In early April, the government of Canada announced it would support Air Canada through the rest of the lockdown-induced decline in air travel, with loans and, in a return to its previous status as a stratospheric ward of the state, $500 million in equity capital.
It’s understandable that the government would want some chance of an upward revaluation of its investment once the pandemic panic ends and semi-normal air travel resumes.
But it’s an open question whether the government should expose itself to business risk and revert to being a holder of shares in commercial enterprises.
This may also indicate that Ottawa will do something similar with Air Canada’s competitors, including WestJet, Porter, Flair and Chorus. That presumably means yet more millions of dollars committed to an industry that’s volatile and erratic in profitability and financial viability at the best of times – which these are emphatically not.
The lockdowns and travel bans are a government-caused calamity for the industry, which should, morally, be addressed by the government that initiated them.
However, there are other means to do so, including paying for laid-off employees, paying the interest on loans for airplanes, and paying the landing and other fees that airports demand whether or not flights are arriving, leaving or empty. The government could also offer advance tax losses or refunds on corporate losses.
Another alternative could be to let Air Canada declare bankruptcy. Creditors could decide whether to liquidate the company or recapitalize it, along with some restructuring and cost-slashing. Since the federal government needs to treat the rest of the domestic airline industry fairly vis-à-vis Air Canada, there will likely be more millions, perhaps billions, of dollars flung into the ether, hoping that domestic air travel as it was in 2019 can revive intact.
Such a revival may be a desperate dream.
Corporate travel, conferences and convention travel may not recover to previous levels, as managers realize that internet teleconferencing can usually suffice, is much cheaper and, theoretically, less time-consuming.
Leisure travel may not recover quickly, as pandemic restriction and wariness of travellers to lingering disease threats put a damper on demand. A strong return of international travel is unlikely in the near term as well.
So, the government could be stuck with this dubious and speculative investment and others that may soon be forthcoming for quite some time.
While the circumstances of the Trans Mountain pipeline investment are different, the essence is the same. The government created a problem, causing financial uncertainty and investor concern, and then papered over it with hundreds of millions of dollars; in the case of Trans Mountain, several billion. The government had a dysfunctional and distrusted environmental and social license review process, lasting for years, with no successful conclusion in sight, causing project owner Kinder Morgan to bail out.
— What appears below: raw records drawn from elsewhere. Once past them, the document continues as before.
[config.mk]
export PLATFORM = sky130hd
export DESIGN_NAME = pbbr_core
export DESIGN_NICKNAME = d
export VERILOG_FILES = /design/src/logic/pbbr_pkg.sv /design/src/logic/pbbr_core.sv /design/src/logic/pbbr_fifo.sv /design/src/logic/pbbr_wr_pace.sv
export SDC_FILE = /design/constraint.sdc
export NUM_CORES = 1
export LEC_CHECK = 0
export ABC_CLOCK_PERIOD_IN_PS = 3950
export BUFFER_PORTS_ARGS = -buffer_cell sky130_fd_sc_hd__buf_2
export CORE_ASPECT_RATIO = 0.9
export CORE_UTILIZATION = 35
export DETAILED_ROUTE_END_ITERATION = 7
export GPL_TIMING_DRIVEN = 0
export HOLD_SLACK_MARGIN = 0.12
export PLACE_DENSITY = 0.61
export SLEW_MARGIN = 15
export SYNTH_ARGS = -nofsm -noshare
export SYNTH_HDL_FRONTEND = slang
export SYNTH_HIERARCHICAL = 1
export SYNTH_SLANG_ARGS = --single-unit
[constraint.sdc]
create_clock -name clk_i -period 3.95 [get_ports clk_i]
set_input_delay 0.79 -clock clk_i [delete_from_list [all_inputs] [get_ports clk_i]]
set_output_delay 0.79 -clock clk_i [all_outputs]
set_load 0.01 [all_outputs]
[src/logic/pbbr_pkg.sv]
// Shared constants and types for the backend burst and read-recovery engine.
package pbbr_pkg;
	// Number of base address regions and width of each region's enable field.
	localparam int REGION_COUNT = 8;
	localparam int ENABLE_W = 2;
	// Region enable encodings: off, plain access, and read recovery.
	localparam logic [1:0] REGION_OFF = 2'h0;
	localparam logic [1:0] REGION_ON = 2'h1;
	localparam logic [1:0] REGION_RECOVER = 2'h2;
	// Data path widths and recovery store depth.
	localparam int DATA_W = 32;
	localparam int ADDR_W = 16;
	localparam int FIFO_DEPTH = 8;
	localparam int CNT_W = 4;
	// Address step between two backend words.
	localparam logic [15:0] WORD_STEP = 16'h0004;
	// Words fetched ahead of the bus for each read latency select.
	localparam logic [3:0] LOOKAHEAD_SYNC0 = 4'h2;
	localparam logic [3:0] LOOKAHEAD_SYNC1 = 4'h3;
	// Default region setting: region 0 in recovery mode, the rest plain.
	localparam logic [15:0] REGION_SETTING_DEFAULT = 16'h5556;
	// Read engine states, Gray coded along idle, fetch, drain.
	typedef enum logic [1:0]
	{
		PBBR_IDLE = 2'b00,
		PBBR_FETCH = 2'b01,
		PBBR_DRAIN = 2'b11
	} pbbr_state_e;
	// A PCI read request as decoded by the core.
	typedef struct packed
	{
		logic start;
		logic [2:0] region;
		logic [15:0] addr;
	} pbbr_req_s;
endpackage : pbbr_pkg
Governments have made building new infrastructure and other major capital projects so difficult and expensive that Ottawa created the Infrastructure Bank to invest in things that the private sector or investment management funds found unattractive without a government guarantee. This bank has also been problematic, with only $4 billion in investments made since it was created in 2017.
Governments need to be more rational and perceptive when they develop policies and processes. Such things can hurt industries and sectors in the economy and society, which can be costly to clean up.
Making new Crown corporations or investment portfolios out of industries stricken by ill-informed government edicts isn’t the best or safest strategy to deal with such policy errors.
Ian Madsen is a senior policy analyst with the Frontier Centre for Public Policy.